Suno Chanda 2 is a 2019 Pakistani romantic comedy television series produced by Momina Duraid under their production banner MD Productions. It is a sequel to the 2018 series Suno Chanda. It is directed by Ahson Talish and written by Saima Akram Chaudhry. The first episode of the series was aired  on 7 May 2019. In this sequel, Farhan Saeed and Iqra Aziz reprise their roles as Arsal and Ajiya respectively. It also focuses on story of Mithu and Maina played by Raza Talish and Sabeena Farooq respectively. The serial became a sleeper hit in Pakistan, India and the United Kingdom.

Premise
This season continues from where the first season ended. The series explores the story of Jiya (Iqra Aziz) and Arsal (Farhan Saeed) after their marriage and also focuses on the marriage ceremonies of Sherry (Nabeel Zuberi) with Kinza (Mashal Khan) and Billo (Mizna Waqas) with Joji (Ali Safina). They had realised their love for each other during the last season. It also has new characters Mithu (Raza Talish), who is the son of Shahana's cousin Pari (Arjumand Rahim) and Jalal's niece Maina (Sabeena Farooq), both start liking each other and after a little family drama tied the knot, too.

Cast and characters
Iqra Aziz as Ajiya aka Jiya Arsal Ali; Arsal's wife. Apple of the family's eye, stubborn, has a dream of going to UK for higher studies.
Farhan Saeed as Arsalan aka Arsal Jamshed Ali; Son of Jamshed Ali and Shahana, Jiya's husband. He has always loved Jiya from heart, however due to minor differences, they always end up fighting.
Raza Talish as Subugtageen Aka Mithoo; Arsal's cousin, Pari's son and Shahana's nephew. An obedient son and electrical "engineer" by profession, Maina's Love Interest, then her husband.
Sabeena Farooq as Romaina Khan aka Maina; Kinza's cousin and Love Interest of Mithoo, then her wife. Lives in Peshawar. Only sister of six brothers.
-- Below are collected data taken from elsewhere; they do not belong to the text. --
[src/rtl/branch_resolve_btb_pkg.sv]
// Shared types and constants for the EX-stage branch unit.
// Branch type codes, BTB entry layout, 2-bit counter states.
package branch_resolve_btb_pkg;

  localparam logic [2:0] B_EQNE = 3'd0;
  localparam logic [2:0] B_LTGE = 3'd1;
  localparam logic [2:0] B_JUMP = 3'd2;
  localparam logic [2:0] B_JREG = 3'd3;

  localparam logic [1:0] SN = 2'b00;
  localparam logic [1:0] WN = 2'b01;
  localparam logic [1:0] WT = 2'b10;
  localparam logic [1:0] ST = 2'b11;

  // tag is kept right-aligned in a full word so the layout
  // does not depend on the BTB depth
  typedef struct packed {
    logic        valid;
    logic [31:0] tag;
    logic [31:0] target;
    logic [1:0]  ctr;
  } btb_entry_t;

  function automatic logic [31:0] pc_tag(
    input logic [31:0] pc,
    input int          idx_w
  );
    return pc >> (idx_w + 2);
  endfunction

  function automatic logic [1:0] ctr_inc(input logic [1:0] c);
    return (c == ST) ? ST : c + 2'd1;
  endfunction

  function automatic logic [1:0] ctr_dec(input logic [1:0] c);
    return (c == SN) ? SN : c - 2'd1;
  endfunction

endpackage

[src/rtl/branch_resolve_btb_if.sv]
// IF lookup, EX resolve and redirect/perf bundle of the
// branch unit; master is the pipeline, slave the unit.
interface branch_resolve_btb_if #(
  parameter int CNT_W = 32
);
  logic [31:0]      lookup_pc;
  logic             lookup_hit;
  logic             lookup_taken;
  logic [31:0]      lookup_target;
  logic             ex_valid;
  logic [31:0]      ex_pc;
  logic [31:0]      ex_instr;
  logic             ex_is_branch;
  logic [2:0]       ex_branch_type;
  logic [31:0]      ex_rs;
  logic [31:0]      ex_rt;
  logic             ex_pred_taken;
  logic [31:0]      ex_pred_target;
  logic             redirect_valid;
  logic [31:0]      redirect_pc;
  logic [CNT_W-1:0] branch_count;
  logic [CNT_W-1:0] mispredict_count;

  modport master (
    output lookup_pc, ex_valid, ex_pc, ex_instr,
    output ex_is_branch, ex_branch_type, ex_rs, ex_rt,
    output ex_pred_taken, ex_pred_target,
    input  lookup_hit, lookup_taken, lookup_target,
    input  redirect_valid, redirect_pc,
    input  branch_count, mispredict_count
  );

  modport slave (
    input  lookup_pc, ex_valid, ex_pc, ex_instr,
    input  ex_is_branch, ex_branch_type, ex_rs, ex_rt,
    input  ex_pred_taken, ex_pred_target,
    output lookup_hit, lookup_taken, lookup_target,
    output redirect_valid, redirect_pc,
    output branch_count, mispredict_count
  );
endinterface

[src/rtl/branch_resolve_btb_outcome.sv]
// Combinational branch outcome: taken flag and taken target.
// Fall-through selection is left to the caller.
module branch_outcome
  import branch_resolve_btb_pkg::*;
(
  input  logic [31:0] ex_pc_i,
  input  logic [31:0] ex_instr_i,
  input  logic        ex_is_branch_i,
  input  logic [2:0]  ex_branch_type_i,
  input  logic [31:0] ex_rs_i,
  input  logic [31:0] ex_rt_i,
  output logic        taken_o,
  output logic [31:0] target_o
);

  logic [31:0] pc4;
  logic [31:0] imm_off;
  logic        rs_zero;
  logic        rs_neg;

  assign pc4     = ex_pc_i + 32'd4;
  assign imm_off = {{14{ex_instr_i[15]}}, ex_instr_i[15:0], 2'b00};
  assign rs_zero = (ex_rs_i == 32'd0);
  assign rs_neg  = ex_rs_i[31];

  // decode condition and target per branch class
  always_comb begin
    taken_o  = 1'b0;
    target_o = pc4 + imm_off;
    if (ex_is_branch_i) begin
      unique case (ex_branch_type_i)
        B_EQNE: begin
          unique case (ex_instr_i[27:26])
            2'b00: taken_o = (ex_rs_i == ex_rt_i);
            2'b01: taken_o = (ex_rs_i != ex_rt_i);
            2'b10: taken_o = rs_neg | rs_zero;
            2'b11: taken_o = ~rs_neg & ~rs_zero;
            default: taken_o = 1'b0;
          endcase
        end
        B_LTGE: taken_o = ex_instr_i[16] ? ~rs_neg : rs_neg;
        B_JUMP: begin
          taken_o  = 1'b1;
          target_o = {pc4[31:28], ex_instr_i[25:0], 2'b00};
        end
        B_JREG: begin
          taken_o  = 1'b1;
          target_o = ex_rs_i;
        end
        default: taken_o = 1'b0;
      endcase
    end
  end

endmodule

[src/rtl/branch_resolve_btb.sv]
// EX branch unit: resolves branches, issues one-cycle redirect
// on mispredict, owns the direct-mapped BTB and perf counters.
module branch_resolve_btb
  import branch_resolve_btb_pkg::*;
#(
  parameter int         BTB_DEPTH  = 16,
  parameter int         CNT_W      = 32,
  parameter logic [1:0] INIT_CTR   = 2'b10,
  parameter int         ENABLE_BTB = 1
) (
  input logic clk,
  input logic rst_n,
  input logic stall_i,
  branch_resolve_btb_if.slave bus
);

  localparam int IDX_W = $clog2(BTB_DEPTH);
  localparam bit EN    = (ENABLE_BTB != 0);

  btb_entry_t       btb_q [BTB_DEPTH];
  logic             redir_v_q, redir_v_d;
  logic [31:0]      redir_pc_q, redir_pc_d;
  logic [CNT_W-1:0] br_cnt_q, br_cnt_d;
  logic [CNT_W-1:0] mp_cnt_q, mp_cnt_d;

  logic             act_taken;
  logic [31:0]      act_target;
  logic             mispredict;
  logic             fire;
  btb_entry_t       lk_ent;
  logic [IDX_W-1:0] ex_idx;
  btb_entry_t       ex_ent;
  logic             ex_hit;
  logic             wr_en;
  btb_entry_t       wr_entry;

  branch_outcome u_outcome (
    .ex_pc_i          (bus.ex_pc),
    .ex_instr_i       (bus.ex_instr),
    .ex_is_branch_i   (bus.ex_is_branch),
    .ex_branch_type_i (bus.ex_branch_type),
    .ex_rs_i          (bus.ex_rs),
    .ex_rt_i          (bus.ex_rt),
    .taken_o          (act_taken),
    .target_o         (act_target)
  );

  assign mispredict = (act_taken != bus.ex_pred_taken) |
                      (act_taken & (act_target != bus.ex_pred_target));
  assign fire = bus.ex_valid & ~stall_i;

  // IF-side lookup reads the array as it stands this cycle
  always_comb begin
    lk_ent = btb_q[bus.lookup_pc[IDX_W+1:2]];
    bus.lookup_hit = EN && lk_ent.valid &&
                     (lk_ent.tag == pc_tag(bus.lookup_pc, IDX_W));
    bus.lookup_taken  = bus.lookup_hit & lk_ent.ctr[1];
    bus.lookup_target = lk_ent.target;
  end

  // BTB write: train on branches, drop entries that aliased
  always_comb begin
    ex_idx   = bus.ex_pc[IDX_W+1:2];
    ex_ent   = btb_q[ex_idx];
    ex_hit   = ex_ent.valid &&
               (ex_ent.tag == pc_tag(bus.ex_pc, IDX_W));
    wr_en    = 1'b0;
    wr_entry = ex_ent;
    if (EN && fire && bus.ex_is_branch) begin
      if (act_taken) begin
        wr_en           = 1'b1;
        wr_entry.target = act_target;
        if (ex_hit) begin
          wr_entry.ctr = ctr_inc(ex_ent.ctr);
        end else begin
          wr_entry.valid = 1'b1;
          wr_entry.tag   = pc_tag(bus.ex_pc, IDX_W);
          wr_entry.ctr   = (bus.ex_branch_type == B_JUMP ||
                            bus.ex_branch_type == B_JREG) ?
                           ST : INIT_CTR;
        end
      end else if (ex_hit) begin
        wr_en        = 1'b1;
        wr_entry.ctr = ctr_dec(ex_ent.ctr);
      end
    end else if (EN && fire && bus.ex_pred_taken && ex_hit) begin
      wr_en          = 1'b1;
      wr_entry.valid = 1'b0;
    end
  end

  // redirect pulse and saturating perf counters, frozen on stall
  always_comb begin
    redir_v_d  = redir_v_q;
    redir_pc_d = redir_pc_q;
    br_cnt_d   = br_cnt_q;
    mp_cnt_d   = mp_cnt_q;
    if (!stall_i) begin
      redir_v_d = bus.ex_valid & mispredict;
      if (bus.ex_valid & mispredict)
        redir_pc_d = act_taken ? act_target : bus.ex_pc + 32'd8;
      if (bus.ex_valid & bus.ex_is_branch & (br_cnt_q != '1))
        br_cnt_d = br_cnt_q + 1'b1;
      if (bus.ex_valid & mispredict & (mp_cnt_q != '1))
        mp_cnt_d = mp_cnt_q + 1'b1;
    end
  end

  // state registers; reset wins over stall
  always_ff @(posedge clk) begin
    if (!rst_n) begin
      redir_v_q  <= 1'b0;
      redir_pc_q <= 32'd0;
      br_cnt_q   <= '0;
      mp_cnt_q   <= '0;
      for (int i = 0; i < BTB_DEPTH; i++)
        btb_q[i] <= '{valid: 1'b0, tag: 32'd0,
                      target: 32'd0, ctr: WN};
    end else begin
      redir_v_q  <= redir_v_d;
      redir_pc_q <= redir_pc_d;
      br_cnt_q   <= br_cnt_d;
      mp_cnt_q   <= mp_cnt_d;
      if (wr_en)
        btb_q[ex_idx] <= wr_entry;
    end
  end

  assign bus.redirect_valid   = redir_v_q;
  assign bus.redirect_pc      = redir_pc_q;
  assign bus.branch_count     = br_cnt_q;
  assign bus.mispredict_count = mp_cnt_q;

endmodule

[src/flat_wrapper.sv]
// flat-port wrapper written by rule: the top's interface ports become plain ports
module branch_resolve_btb_flat import branch_resolve_btb_pkg::*;
#(
  parameter int         BTB_DEPTH  = 16,
  parameter int         CNT_W      = 32,
  parameter logic [1:0] INIT_CTR   = 2'b10,
  parameter int         ENABLE_BTB = 1
)
  (clk, rst_n, stall_i, bus_lookup_pc, bus_ex_valid, bus_ex_pc, bus_ex_instr, bus_ex_is_branch, bus_ex_branch_type, bus_ex_rs, bus_ex_rt, bus_ex_pred_taken, bus_ex_pred_target, bus_lookup_hit, bus_lookup_taken, bus_lookup_target, bus_redirect_valid, bus_redirect_pc, bus_branch_count, bus_mispredict_count);
  branch_resolve_btb_if #(.CNT_W(CNT_W)) bus_i ();
  input logic clk;
  input logic rst_n;
  input logic stall_i;
  input wire logic [$bits(bus_i.lookup_pc)-1:0] bus_lookup_pc;
  input wire logic [$bits(bus_i.ex_valid)-1:0] bus_ex_valid;
  input wire logic [$bits(bus_i.ex_pc)-1:0] bus_ex_pc;
  input wire logic [$bits(bus_i.ex_instr)-1:0] bus_ex_instr;
  input wire logic [$bits(bus_i.ex_is_branch)-1:0] bus_ex_is_branch;
  input wire logic [$bits(bus_i.ex_branch_type)-1:0] bus_ex_branch_type;
  input wire logic [$bits(bus_i.ex_rs)-1:0] bus_ex_rs;
  input wire logic [$bits(bus_i.ex_rt)-1:0] bus_ex_rt;
  input wire logic [$bits(bus_i.ex_pred_taken)-1:0] bus_ex_pred_taken;
  input wire logic [$bits(bus_i.ex_pred_target)-1:0] bus_ex_pred_target;
  output wire logic [$bits(bus_i.lookup_hit)-1:0] bus_lookup_hit;
  output wire logic [$bits(bus_i.lookup_taken)-1:0] bus_lookup_taken;
  output wire logic [$bits(bus_i.lookup_target)-1:0] bus_lookup_target;
  output wire logic [$bits(bus_i.redirect_valid)-1:0] bus_redirect_valid;
  output wire logic [$bits(bus_i.redirect_pc)-1:0] bus_redirect_pc;
  output wire logic [$bits(bus_i.branch_count)-1:0] bus_branch_count;
  output wire logic [$bits(bus_i.mispredict_count)-1:0] bus_mispredict_count;
  assign bus_i.lookup_pc = bus_lookup_pc;
  assign bus_i.ex_valid = bus_ex_valid;
  assign bus_i.ex_pc = bus_ex_pc;
  assign bus_i.ex_instr = bus_ex_instr;
  assign bus_i.ex_is_branch = bus_ex_is_branch;
  assign bus_i.ex_branch_type = bus_ex_branch_type;
  assign bus_i.ex_rs = bus_ex_rs;
  assign bus_i.ex_rt = bus_ex_rt;
  assign bus_i.ex_pred_taken = bus_ex_pred_taken;
  assign bus_i.ex_pred_target = bus_ex_pred_target;
  assign bus_lookup_hit = bus_i.lookup_hit;
  assign bus_lookup_taken = bus_i.lookup_taken;
  assign bus_lookup_target = bus_i.lookup_target;
  assign bus_redirect_valid = bus_i.redirect_valid;
  assign bus_redirect_pc = bus_i.redirect_pc;
  assign bus_branch_count = bus_i.branch_count;
  assign bus_mispredict_count = bus_i.mispredict_count;
  branch_resolve_btb #(.BTB_DEPTH(BTB_DEPTH), .CNT_W(CNT_W), .INIT_CTR(INIT_CTR), .ENABLE_BTB(ENABLE_BTB)) u_core (.clk(clk), .rst_n(rst_n), .stall_i(stall_i), .bus(bus_i));
endmodule
[config.mk]
export PLATFORM = sky130hd
export DESIGN_NAME = branch_resolve_btb_flat
export DESIGN_NICKNAME = d
export VERILOG_FILES = /design/src/rtl/branch_resolve_btb_pkg.sv /design/src/rtl/branch_resolve_btb_if.sv /design/src/rtl/branch_resolve_btb_outcome.sv /design/src/rtl/branch_resolve_btb.sv /design/src/flat_wrapper.sv
export SDC_FILE = /design/constraint.sdc
export NUM_CORES = 2
export LEC_CHECK = 0
export BUFFER_PORTS_ARGS = -buffer_cell sky130_fd_sc_hd__clkbuf_2
export CAP_MARGIN = 20
export CORE_UTILIZATION = 45
export DETAILED_ROUTE_END_ITERATION = 16
export PLACE_DENSITY = 0.72
export SYNTH_ARGS = -nofsm -noshare
export SYNTH_HDL_FRONTEND = slang
export SYNTH_SLANG_ARGS = --single-unit
[constraint.sdc]
create_clock -name clk -period 7.8 [get_ports clk]
set_input_delay 1.17 -clock clk [delete_from_list [all_inputs] [get_ports clk]]
set_output_delay 1.17 -clock clk [all_outputs]
set_load 0.005 [all_outputs]
Word level (Yosys, flattened, before mapping) --
Memories as Yosys holds them, arrays and structs flattened. Index checks and enable logic that the tools add are counted.
Storage, ports and cells: register bits after elaboration 97, bits in latches 0, bits in writable memories 1072, bits in read-only memories 0, output and inout bits 131, memories kept 1
Cells by class: add/subtract/negate cells 7, multiply operators 0, div/mod/pow operators 0, $lt $le $gt $ge 0, eq/ne operators 15, shift-type cells 0, muxes and demuxes 29, bitwise operators 13, reductions and logical operators 15
Memories:
- u_core.btb_q | words 16, width 67, rd ports 2, clocked after Yosys merged registers in 0, write ports 16, line branch_resolve_btb.sv:20 | btb_entry_t btb_q [BTB_DEPTH];
Operators with widths (number):
- $mux W67 | 1
- $reduce_or A67 Y1 | 1
- $mux W66 | 1
- $mux W65 | 1
- $add A32 B1 Y32 const B | 2
- $eq A32 B26 Y1 | 2
- $mux W32 | 2
- $ne A32 B32 Y1 | 2
- $ne A32 B32 Y1 const B | 2
- $pmux W32 S2 | 1
- $mux W33 | 1
- $add A32 B3 Y32 const B | 1
- $add A32 B32 Y32 | 1
- $add A32 B4 Y32 const B | 1
- $eq A32 B32 Y1 | 1
- $logic_not A32 Y1 | 1
- $mux W1 | 14
- $mux W2 | 5
- $and A1 B1 Y1 | 8
- $eq A2 B2 Y1 const B | 3
- $eq A3 B2 Y1 const B | 2
- $reduce_and A2 Y1 | 3
- $logic_and A1 B1 Y1 | 5
- $logic_not A2 Y1 | 2
- other kinds (13) | 16

Depth between registers and ports, before layout --
depth in word-level cells 13, depth in mapped cells 27, depth with buffers taken out 24

Hierarchy --
From an unflattened synthesis, not the netlist that was laid out.
Unflattened totals: cell total of the unflattened synthesis 4703, area, all modules 63243.2 sq um
Modules (own cells, without submodules):
- branch_resolve_btb | instances 1, cells an instance 4213, area an instance 59814.9 sq um
- branch_outcome | instances 1, cells an instance 490, area an instance 3428.3 sq um

Worst setup path before layout --
OpenSTA, ideal clock, no wires.
path type input port to flip-flop, start input bus_ex_pc[2], end memory u_core.btb_q[12][0] (netlist bit) (enable), setup time 0.427 ns, arrival 5.917 ns, data required time 7.373 ns, setup slack 1.456 ns, stages 16, cells stage by stage buf_2 > buf_2 > buf_2 > mux4_2 > mux4_2 > xnor2_1 > nand4_1 > nor2_1 > nand3_2 > nand2_1 > nand2_1 > o21ai_2 > buf_2 > nand4_1 > clkbuf_1 > nand2_1
RTL lines:
- start: declaration | line flat_wrapper.sv:16 | input wire logic [$bits(bus_i.ex_pc)-1:0] bus_ex_pc;
- end: declaration | line branch_resolve_btb.sv:20

Final worst setup path --
start input bus_ex_pc[4], end register u_core.mp_cnt_q[24], in the netlist u_core.bus.mispredict_count[24]
On the way: cells in the longest elaborated chain, start to end 10
Ends and longest elaborated chain:
- $add A32 B3 Y32 (*) | line branch_resolve_btb_outcome.sv:21 | assign pc4 = ex_pc_i + 32'd4;
- $add A32 B32 Y32 | line branch_resolve_btb_outcome.sv:29 | target_o = pc4 + imm_off;
- $pmux W32 S2 | line branch_resolve_btb_outcome.sv:31 | unique case (ex_branch_type_i)
- $mux W32 (*) | line branch_resolve_btb_outcome.sv:30 | if (ex_is_branch_i) begin
- $ne A32 B32 Y1 (*) | line branch_resolve_btb.sv:49 | (act_taken & (act_target != bus.ex_pred_target));
- $and A1 B1 Y1 (*) | line branch_resolve_btb.sv:49
- $or A1 B1 Y1 (*) | line branch_resolve_btb.sv:48 | assign mispredict = (act_taken != bus.ex_pred_taken) |
- $and A1 B1 Y1 (*) (2 in series) | line branch_resolve_btb.sv:104 | if (bus.ex_valid & mispredict & (mp_cnt_q != '1))
- $reduce_and A2 Y1 (no line) (*)
- end signal: assignment | line branch_resolve_btb.sv:123 | mp_cnt_q <= mp_cnt_d;
- end: declaration | line branch_resolve_btb.sv:24 | logic [CNT_W-1:0] mp_cnt_q, mp_cnt_d;
Mark *: on every way between the ends. The rest lies on a longest branch, timed or not. A chain may end at the register's enable or synchronous reset.

==> metrics.yaml <==
hold_path:
  worstHoldEndpoint: "u_core.bus.redirect_valid"
  worstHoldPathType: "reg -> reg"
  holdPathStages: 2
  hold_start: "u_core.bus.redirect_valid"
floorplan:
  die_h_um: 376
  initial_core_util_pct: 45.5
  fp.coreArea_um2: 138000
  die_x_um: 376
  ios: 332
  num_rows: 136
  dieArea_um2: 141000
yosys:
  ys.flop_type: "edfxtp_1"
  async_flop_share_pct: 0
  synth_area_um2: 62800
  yosysSeqAreaShare_pct: 54.4
  synth_area_leaders: "edfxtp_1 (51%), mux4_2 (22%), nor2_1 (6.7%)"
  synth_warnings: 0
  synth_seq_cells: 1169
  yosysUniqueCellTypes: 85
  synth_largest_area_cell: "edfxtp_1"
  synth_edf_count: 1072
  syn_inst: 4641
  syn_avg_cell_area_um2: 13.5
  synth_top_area_share_pct: 51.3
global_route:
  grt_pass1_vias: 44900
  grt_pass1_wl_mm: 310
  overflow: 0
  antenna_found_initial: 18
  grt_max_degree: 142
  grt_use_total_pct: 30.7
route:
  drt_iter0_markers: 6988
  drt-vias-per-instance: 6.58
  wl_per_cell_um: 31.6
  ant_nets: 0
  num_vias: 45800
  route.met2.wl_mm: 102
  drtPass1Iterations: 6
  drc_errors: 0
  topRoutingLayerUsed: "met5"
  wl_mm: 219
  met1_length_mm: 70.5
  met3_length_mm: 30.1
timing:
  setup_violations: 0
  period_minus_slack_ns: 6.70
  grt_setup_unrepaired: "false"
  setup_tns_ns: 0
  relSlewSlack_pct: 26.0
  worst_pin_slew_ns: 1.11
  period_share_pct: 85.9
  skew_ns: 0.0656
  hold_viol: 0
  whs_ns: 0.458
  layout_setup_ws_ns: 1.10
  fmax_mhz: 149
  slew_viol_final: 0
pwr:
  intPower_mw: 11.3
  power.clock.fraction_pct: 38.3
  power_density_nw_per_um2: 212
  power_mw: 15.3
  combPwrFrac_pct: 14.9
  p_sw_share_pct: 26.3
  netSwitchingPower_mw: 4.02
  seqPwrFrac_pct: 46.9
  power_leakage_nw: 25.2
  vdd_ir_drop_max_uv: 192
placement:
  place.gp.congestion: 1.01
  dp_hpwl_mm: 136
  post-place-ws_ns: 0.566
  placedCellCount: 6719
  placed_area_um2: 68000
  io_buffers: 325
finish:
  nNetsFinal: 5216
  utilization_pct: 52.1
  stdcell_area_um2: 72000
  drive_gt1_share_pct: 27.3
  area_growth_pct: 14.6
  stdcell_count: 6951
run:
  maxCapViolations: 0
clocking:
  hold_buffers: 0
  cts_resized: 0
  cts_buffer_depth: 3
  clock_latency_ns: 0.79
  cts_tree: "built"
  root_buffer: "clkbuf_16"
  clk_pin_slew_ns: 0.06
  cts_sinks: 1169
  ctsHtreeMaxLevel: 3
  numCtsBuffers: 115
  post_cts_buffers: 0
worst_setup_path:
  slowest_delay_ns: 0.74
  ff2ff_path_depth: 10
  crit_arrival_ns: 7.31
  critPathKind: "in -> reg"
  crit_path_end_kind: "flip-flop"
  start_kind: "input port"
  critPathTopFamily: "simple AND/OR/NAND/NOR gates"
  path_max_fanout: 33
  regToRegSetupSlack_ns: 2.59
  path_buf_inv: 2
  crit_required_ns: 8.42
  rr_endpoint: "u_core.btb_q[3][22]"
  crit_path_top_delay_cell: "o21ai_0"
  reg2reg_from: "u_core.btb_q[12][40]"
outcome:
  status: "completed"
## sequential cells by signal, indices dropped and copies added, names as in the netlist
| register | cells |
|---|---|
| u_core.btb_q | 1072 |
| u_core.bus.branch_count | 32 |
| u_core.bus.mispredict_count | 32 |
| u_core.bus.redirect_pc | 32 |
| u_core.bus.redirect_valid | 1 |
## cell usage in the layout, fill, tap and decap left out, types with 16 or more instances in the layout
cell,count
nor2_1,1122
edfxtp_1,1072
mux4_2,610
clkbuf_2,317
nand2_1,170
buf_4,149
xnor2_1,122
clkbuf_16,115
a21oi_1,112
dfxtp_1,97
conb_1,96
xor2_1,89
mux2i_1,88
nand4_1,80
o21ai_0,75
nand3_1,68
buf_12,61
nand2b_1,51
nor3_1,41
ha_1,40
nor4_1,36
clkinv_2,27
o211ai_1,24
o31ai_1,24
clkinv_1,22
and3_1,20
or3_1,20
inv_1,18
bufinv_16,17
clkbuf_1,17
or4_1,16
nand2_4,16
## metal layers
layer / GRT usage (%) / vias to the layer above
met4: 20.3 / 10
met5: 0 / -
met1: 36.5 / 22900
met2: 48.5 / 3776
li1: - / 18400
met3: 8.88 / 754
## synth_stat cells (all sizes together) (6+ instances only)
master      n
clkbuf    303
a21boi      7
mux2i      88
nor3b       9
or4        16
xnor2     122
nor2     1123
o2111ai    12
a31oi       9
a21oi     112
edfxtp   1072
mux2        9
nor2b      12
and4       11
a311oi      6
nand3      70
o21ai      78
and2       15
a21o        9
dfxtp      97
xor2       89
o211ai     24
mux4      610
nor4       39
nor3       45
o31ai      25
nand2b     51
nand4      81
or3        20
and3       20
a2111oi     6
ha         40
or2         8
nand2     189
a211oi     13
o21a        6
inv        21
buf       108
## worst reg2reg max path, delay by kind of cell (launching register included)
family	cells	cell delay [ns]
flip-flops	1	0.42
AND/OR/NAND/NOR	5	2.10
multiplexers	2	0.98
AO/OA/AOI/OAI	1	0.56
XOR/XNOR	1	0.48
buffers and inverters	1	0.29
## cells by family after synthesis
kind of cell | Yosys count | synth area share, %
fa+ha+maj | 41 | 0.829
mux | 707 | 23.4
xor+xnor | 211 | 2.94
buf+inv | 432 | 2.80
compound gates | 358 | 3.68
simple gates | 1722 | 12.0
other cells | 1 | 0.00597
flops | 1169 | 54.4
## layout make-up
| class | instances | area (µm²) |
|---|---|---|
| fillers | 11200 | 66000 |
| flip-flops and latches | 1169 | 34100 |
| multi-input cells | 3135 | 27400 |
| repair buffers | 532 | 4000 |
| clock buffers | 136 | 3000 |
| well taps | 1863 | 2330 |
| clock inverters | 84 | 967 |
| inverters | 21 | 83.8 |
| diodes | 11 | 27.5 |
## how the worst max path moves through the flow
stage / startpoint / to / slack [ns] / cells past startpoint
global placement: bus_ex_pc[4] / u_core.bus.mispredict_count[14] / 0.63 / 26
finish: bus_ex_pc[4] / u_core.bus.mispredict_count[24] / 1.10 / 26
CTS: bus_ex_pc[4] / u_core.bus.mispredict_count[14] / 1.37 / 26
global route: bus_ex_pc[4] / u_core.bus.mispredict_count[10] / 0.74 / 26
detailed placement: bus_ex_pc[4] / u_core.bus.mispredict_count[14] / 0.57 / 26
floorplan: bus_ex_pc[2] / u_core.btb_q[12][0] / 1.46 / 16
## power groups by stage
stage | clock network (mW) | logic [mW] | registers (mW)
global route | 6.08 | 2.35 | 7.18
detailed placement | 0 | 2.21 | 7.28
CTS | 5.87 | 2.22 | 7.15
global placement | 0 | 2.19 | 7.26
floorplan | 0 | 1.32 | 7.26
finish | 5.85 | 2.27 | 7.16
Power figures use the tool's default switching activity.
She has come to Karachi to take admission in Masters in Urdu literature/اردو ادب.
Nabeel Zuberi as Shehryar aka Sherry; Jiya and Arsals cousin, Agha Jan's grandson, lives in London, but came to Karachi to attend Arsal and Jiya's wedding, Kinza's husband.
Mashal Khan as Kinza Jalal Khan/Kinza Sheheryar ; Jiya and Arsal's cousin, Sherry's wife. She along with Sherry moved to London after their marriage.
Samina Ahmed as Mumtaz Begam; Bi Jaan, Jia and Arsal's grandmother. Matriarch of the family. She always brings together all house members to her room for discussing house matters.
Syed Mohammad Ahmed as Shah Jahan; Agha Jaan, Shehryar's grandfather. He has his own business in London which Sherry handles.
Mizna Waqas as Arbela (Billo); old flame of Jamshed Ali. Joji's wife.
Ali Safina as Chaudhary Jawad aka Joji; Shahana's cousin, Billo's husband.
Farhan Ali Agha as Jamshed Ali, Arsal's father, is worried about Arsal's future due to his lack of interest in the factory work. Shahana's Husband.
Nadia Afgan as Shahana aka Shanno/Channo; Jamshed's wife, Arsal's mother. Most appreciated character by the audience.
Sohail Sameer as Nazakat Ali, Jiya's father. A hypochondriac with a box of all kind of medicines and always act like Patient. Naeema's Husband.
Farah Shah as Naeema; Nazakat's wife, Jiya's mother, always angry on Jiya due to Jiya's aggressive behaviour towards Arsal.
Adnan Shah Tipu as Jalal Khan, Jiya and Arsal's uncle. Kinza's father. Flirts with Pari. Lives in Peshawar, he came to Karachi to attend Arsal and Jiya's wedding but decided to stay at Mumtaz house due to financial issues.
Tara Mahmood as Masooma; Jalal's wife, Kinza's mother, Arsal and Jiya's aunt. She is considered most innocent person in the house.
Arjumand Rahim as Parveen Mughal aka Pari, aka Peeno/bebe; Joji and Shahana's cousin. Old flame of Nazakat Ali. Still has feelings for him. Mitthu's mother. Clever and quick witted woman. 
Fareeha Jabeen as Nagina Chachi; Joji's mother. Hitting on Agha Jaan. Bi Jaan feels hatred towards her due to her closeness with Agha Jaan.
Sami Khan as Daniyal (DJ); Jiya's younger brother. Expert in sting operations and making videos/spying.
Beena Chaudhary as Zarmeen Gul; Maina's mother, Jalal's sister, she arrives at Mumtaz House to take back Maina to Peshawar but finally got agreed to Mithu's proposal for Maina.
Anumta Qureshi as Huma; Jiya's friend, Mithu's first love interest before Maina's arrival at Mumtaz house.
Hamza Khan as Yasir; Arsal's friend, he later helped arsal to normalize his relation with Jiya.
Raja Haider as Daaji; Jalal and Zarmeen Guls father the grandfather of Maina

Production
In 2018, it was reported that Suno Chanda will have a sequel. Iqra Aziz confirmed being part of the Season. On 2 October 2018, it was reported that Farhan Saeed had signed up for the project opposite Aziz. On 10 October, it was reported that Nabeel Zuberi had also signed up.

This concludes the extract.